Work item: "equivalence" is the word to look for; copy each line of the listing where it occurs.

Material for this task:
Background: an optimization exercise with open tools, aiming at small area. Do not read the settings as production practice.
Only simulation tests tie the RTL to the original design; equivalence was not proved.
Power figures rest on the tool's default switching activity, not on a simulated workload.

==> branch sierra <==
==> flow/design.v <==
module clk10hz (
  input clk_in,
  input rst,
  output tick
);
reg [14:0] s;
wire m = (s & 15'd29679) == 15'd8196;
assign tick = m & (s[10] == 1'b0);
wire wrap = m & (s[10] == 1'b1);
wire fb = ~(s[6] ^ s[14] ^ 1'b0);
always @(posedge clk_in)
  if (rst | wrap) s <= 15'd548;
  else            s <= {~s[13:0], fb};
endmodule
module dual_port_ram (
    input [4:0] address_A,
    output [7:0] data_out_A
);
  reg [7:0] mem[0:16];
  assign data_out_A = mem[address_A];
  initial begin
    $readmemh("file.mem", mem);
  end
endmodule
module tone #(
  parameter W = 16,
  parameter A = 0,
  parameter C = 1'b0,
  parameter [W-1:0] KM = 0,
  parameter [W-1:0] KV = 0
) (
  input clk,
  input rst,
  input on,
  output reg out
);
  reg [W-1:0] s;
  wire term = (s & KM) == KV;
  wire fb = ~(s[A] ^ s[W-1] ^ C);
  always @(posedge clk) begin
    if (rst | ~on | term) s <= {W{1'b0}};
    else                  s <= {~s[W-2:0], fb};
    if (rst)              out <= 1'b0;
    else if (on & term)   out <= ~out;
  end
endmodule
module gen_freq (
  input clk,
  input rst,
  input [6:0] gen,
  output [6:0] sounds
);
  tone #(.W(16), .A(6), .C(1'b0), .KM(16'd63423), .KV(16'd42679)) t_C (.clk(clk), .rst(rst), .on(~gen[0]), .out(sounds[0]));    
  tone #(.W(16), .A(2), .C(1'b0), .KM(16'd62463), .KV(16'd45284)) t_D (.clk(clk), .rst(rst), .on(~gen[1]), .out(sounds[1]));    
  tone #(.W(16), .A(2), .C(1'b0), .KM(16'd63481), .KV(16'd337)) t_E (.clk(clk), .rst(rst), .on(~gen[2]), .out(sounds[2]));    
  tone #(.W(16), .A(6), .C(1'b0), .KM(16'd63989), .KV(16'd51440)) t_F (.clk(clk), .rst(rst), .on(~gen[3]), .out(sounds[3]));    
  tone #(.W(15), .A(3), .C(1'b0), .KM(15'd32759), .KV(15'd8373)) t_G (.clk(clk), .rst(rst), .on(~gen[4]), .out(sounds[4]));    
  tone #(.W(15), .A(6), .C(1'b0), .KM(15'd27647), .KV(15'd25293)) t_A (.clk(clk), .rst(rst), .on(~gen[5]), .out(sounds[5]));    
  tone #(.W(15), .A(0), .C(1'b0), .KM(15'd28662), .KV(15'd1364)) t_B (.clk(clk), .rst(rst), .on(~gen[6]), .out(sounds[6]));    
endmodule
module top (
    input clk,
    input rst,      
    input btn,      
    output [7:0] leds,
    output [7:0] sounds,
    input [7:0] btn_in
);
  wire tick;
  clk10hz clock (
      .clk_in(clk),
      .rst   (rst),
      .tick  (tick)
  );
  localparam [4:0] IDLE0 = 5'd31;
  localparam [4:0] IDLE1 = 5'd17;
  reg btn_prev;
  reg [4:0] st;
  wire btn_falling_edge = btn_prev & ~btn;
  always @(posedge clk) begin
    if (rst) begin
      btn_prev <= 1'b1;
      st <= IDLE0;
    end else if (tick) begin
      btn_prev <= btn;
      if (st == IDLE0) begin
        if (btn_falling_edge) st <= 5'd0;
      end else if (st == IDLE1) begin
        if (btn_falling_edge) st <= IDLE0;
      end else if (st == 5'd16) begin
        st <= IDLE1;
      end else begin
        st <= st + 5'd1;
      end
    end
  end
  wire playing = (st >= 5'd1) && (st <= 5'd16);
  wire [7:0] mem_data;
  dual_port_ram ram0 (
      .address_A(st - 5'd1),
      .data_out_A(mem_data)
  );
  wire [7:0] data_out = playing ? mem_data : 8'd0;
  wire [7:0] gen_in = btn_in & ~data_out;
  assign leds = gen_in;
  assign sounds[7] = 1'b0;
  gen_freq gen_freq (
      .clk(clk),
      .rst(rst),
      .gen(gen_in[6:0]),
      .sounds(sounds[6:0])
  );
endmodule
What follows belongs to an exercise in optimizing a design on an open flow for small area and a short achievable clock period; a production flow would make more cautious choices.
The RTL was checked by simulation tests, not by an equivalence proof against the original design.

==> flow/design.v (outline; a module is shown in full before it is edited, if it fits) <==
// module dff_define: 9 lines
// module line: 12 lines
// module counter: 17 lines
// module double_linebuffer: 22 lines
// module kernel: 38 lines
// module fp_mul: 1247 lines
// module fp_add_p: 127 lines
// module fp_add: 127 lines
// module fp_add_relu: 127 lines
// module fp_add0_p: 95 lines
// module fp_add0: 95 lines
// module alu: 36 lines
// module conv2d: 19 lines
module conv2d (clk, reset, valid_in, data_in, kernel_in, load_kernel_done, data_out, valid_out, lf_done);
  // ...
==> flow/flow/run.sh <==
#!/bin/bash
# Own layout flow: the standard flow (standard.sh) on all steps, with
# - a full-adder polarity pass at the start of floorplan (flow/pol.tcl) that
#   removes inverters Yosys's full-adder extraction leaves between adder cells,
# - port buffers of type buf_4 (the default picks a slow delay cell),
# - clock tree synthesis without dummy loads, with 20-sink clusters,
# - timing repair allowed to resize cells across footprints, aimed at a setup
#   target tighter than the 11 ns clock needs, so the achieved period improves.
# Each step's full log stays in orfs/logs/; make's own output goes to make.log.
set -euo pipefail
bash standard.sh MATCH_CELL_FOOTPRINT=0 SETUP_SLACK_MARGIN=7.5 \
  "PRE_FLOORPLAN_TCL=$PWD/flow/pol.tcl" \
  "BUFFER_PORTS_ARGS=-buffer_cell sky130_fd_sc_hd__buf_4" \
  "CTS_ARGS=-sink_clustering_enable -repair_clock_nets -dont_use_dummy_load -sink_clustering_size 20 -sink_clustering_max_diameter 80" \
  finish > make.log 2>&1
==> flow/flow/pol.tcl <==
# Full-adder polarity optimisation.
# Yosys's extract_fa leaves many inverters between full-adder cells. Since
# FA(~a, ~b, ~c) = (~sum, ~cout), a full adder can take the complements of its
# inputs and give the complements of its outputs. This pass flips full adders
# (greedily, while it saves inverters): inputs that came through an inverter are
# connected to the inverter's input instead; outputs that fed only inverters drive
# those inverters' loads directly. The logic function is unchanged.

proc pol_is_inv {inst} {
  set m [[$inst getMaster] getName]
  return [expr {[string match "sky130_fd_sc_hd__inv_*" $m] || [string match "sky130_fd_sc_hd__clkinv_*" $m]}]
}

proc pol_is_fa {inst} {
  return [string match "sky130_fd_sc_hd__fa_*" [[$inst getMaster] getName]]
}

# driver iterm of a net (or "")
proc pol_driver {net} {
  foreach it [$net getITerms] {
    if {[$it isOutputSignal]} { return $it }
  }
  return ""
}

# input (load) iterms of a net
proc pol_loads {net} {
  set l {}
  foreach it [$net getITerms] {
    if {[$it isInputSignal]} { lappend l $it }
  }
  return $l
}

proc pol_inv_in {inv} { return [[$inv findITerm A] getNet] }
proc pol_inv_out {inv} { return [[$inv findITerm Y] getNet] }

# a net that carries ~net: the input of the inverter driving net, or the output
# of an inverter loading net; "" if none
proc pol_complement {net} {
  set d [pol_driver $net]
  if {$d ne "" && [pol_is_inv [$d getInst]]} {
    set n [pol_inv_in [$d getInst]]
    if {$n ne "NULL"} { return $n }
  }
  foreach it [pol_loads $net] {
    set i [$it getInst]
    if {[pol_is_inv $i]} {
      set o [pol_inv_out $i]
      if {$o ne "NULL"} { return $o }
    }
  }
  return ""
}

proc pol_gain {fa} {
  set g 0
  foreach p {A B CIN} {
    set n [[$fa findITerm $p] getNet]
    set d [pol_driver $n]
    if {$d ne "" && [pol_is_inv [$d getInst]]} {
      # connect to the inverter's input; the inverter goes if this was its only load
      set others 0
      foreach it [pol_loads $n] { if {[$it getInst] ne $fa} { incr others } }
      if {$others == 0 && [llength [$n getBTerms]] == 0} { incr g }
    } elseif {[pol_complement $n] eq ""} {
      incr g -1
    }
  }
  foreach p {SUM COUT} {
    set s [[$fa findITerm $p] getNet]
    if {$s eq "NULL"} { continue }
    set rest 0
    foreach it [pol_loads $s] {
      set i [$it getInst]
      if {[pol_is_inv $i] && [llength [[pol_inv_out $i] getBTerms]] == 0} {
        incr g
      } else {
        set rest 1
      }
    }
    if {[llength [$s getBTerms]] > 0} { set rest 1 }
    if {$rest} { incr g -1 }
  }
  return $g
}

proc pol_new_inv {block master from to} {
  global pol_n
  incr pol_n
  set inv [odb::dbInst_create $block $master "pol_inv_$pol_n"]
  [$inv findITerm A] connect $from
  [$inv findITerm Y] connect $to
  return $inv
}

proc pol_new_net {block} {
  global pol_n
  incr pol_n
  return [odb::dbNet_create $block "pol_net_$pol_n"]
}

proc pol_flip {block master fa} {
  # inputs
  foreach p {A B CIN} {
    set it [$fa findITerm $p]
    set n [$it getNet]
    set c [pol_complement $n]
    if {$c eq ""} {
      set c [pol_new_net $block]
      pol_new_inv $block $master $n $c
    }
    $it disconnect
    $it connect $c
  }
  # outputs
  foreach p {SUM COUT} {
    set it [$fa findITerm $p]
    set s [$it getNet]
    if {$s eq "NULL"} { continue }
    set ns [pol_new_net $block]
    $it disconnect
    $it connect $ns
    set rest 0
    foreach lit [pol_loads $s] {
      set i [$lit getInst]
      if {[pol_is_inv $i] && [llength [[pol_inv_out $i] getBTerms]] == 0} {
        set t [pol_inv_out $i]
        foreach l2 [pol_loads $t] {
          $l2 disconnect
          $l2 connect $ns
        }
        odb::dbInst_destroy $i
        odb::dbNet_destroy $t
      } else {
        set rest 1
      }
    }
    if {[llength [$s getBTerms]] > 0} { set rest 1 }
    if {$rest} {
      pol_new_inv $block $master $ns $s
    } else {
      odb::dbNet_destroy $s
    }
  }
}

# remove inverters with no loads
proc pol_sweep {block} {
  set k 0
  set again 1
  while {$again} {
    set again 0
    foreach inst [$block getInsts] {
      if {![pol_is_inv $inst]} { continue }
      set o [pol_inv_out $inst]
      if {$o eq "NULL" || ([llength [pol_loads $o]] == 0 && [llength [$o getBTerms]] == 0)} {
        set a [pol_inv_in $inst]
        odb::dbInst_destroy $inst
        if {$o ne "NULL"} { odb::dbNet_destroy $o }
        incr k
        set again 1
      }
    }
  }
  return $k
}

proc pol_count_inv {block} {
  set k 0
  foreach inst [$block getInsts] { if {[pol_is_inv $inst]} { incr k } }
  return $k
}

proc pol_run {} {
  global pol_n
  set pol_n 0
  set block [ord::get_db_block]
  set master [[ord::get_db] findMaster sky130_fd_sc_hd__inv_1]
  set before [pol_count_inv $block]
  set fas {}
  foreach inst [$block getInsts] { if {[pol_is_fa $inst]} { lappend fas $inst } }
  set flips 0
  for {set pass 0} {$pass < 6} {incr pass} {
    set f 0
    foreach fa $fas {
      if {[pol_gain $fa] > 0} {
        pol_flip $block $master $fa
        incr f
      }
    }
    set swept [pol_sweep $block]
    puts "pol: pass $pass flipped $f full adders, swept $swept inverters, [pol_count_inv $block] inverters"
    incr flips $f
    if {$f == 0} { break }
  }
  puts "pol: inverters $before -> [pol_count_inv $block], $flips flips"
}

pol_run
==> flow/standard.sh <==
#!/bin/bash
# synth_recipe.tcl (not shown) runs the flow's synth.tcl, then flattens the netlist and writes it again
# the make line also repeats each setting of config.mk as NAME=value (left out here)
make -C /OpenROAD-flow-scripts/flow DESIGN_CONFIG=/design/flow/config.mk WORK_HOME=/design/flow/orfs CLKGATE_MAP_FILE= SYNTH_SCRIPT=/design/flow/synth_recipe.tcl "${@:-finish}"
==> flow/config.mk <==
export PLATFORM = sky130hd
export DESIGN_NAME = conv2d
export DESIGN_NICKNAME = conv2d
export VERILOG_FILES = /design/flow/design.v
export SDC_FILE = /design/flow/constraint.sdc
export NUM_CORES = 8
export LEC_CHECK = 0
export ABC_AREA = 1
export CAP_MARGIN = 50
export CORE_MARGIN = 2
export CORE_UTILIZATION = 55
export CTS_CLUSTER_DIAMETER = 80
export CTS_CLUSTER_SIZE = 20
export PLACE_DENSITY = 0.66
export SETUP_SLACK_MARGIN = 5
export SLEW_MARGIN = 65
==> flow/constraint.sdc <==
create_clock -name core_clock -period 11.0 [get_ports {clk}]
set_input_delay 2.2000 -clock core_clock [delete_from_list [all_inputs] [get_ports {clk}]]
set_output_delay 2.2000 -clock core_clock [all_outputs]
set_load 0.01 [all_outputs]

Solution below:
Only simulation tests tie the RTL to the original design; equivalence was not proved.
The RTL was checked by simulation tests, not by an equivalence proof against the original design.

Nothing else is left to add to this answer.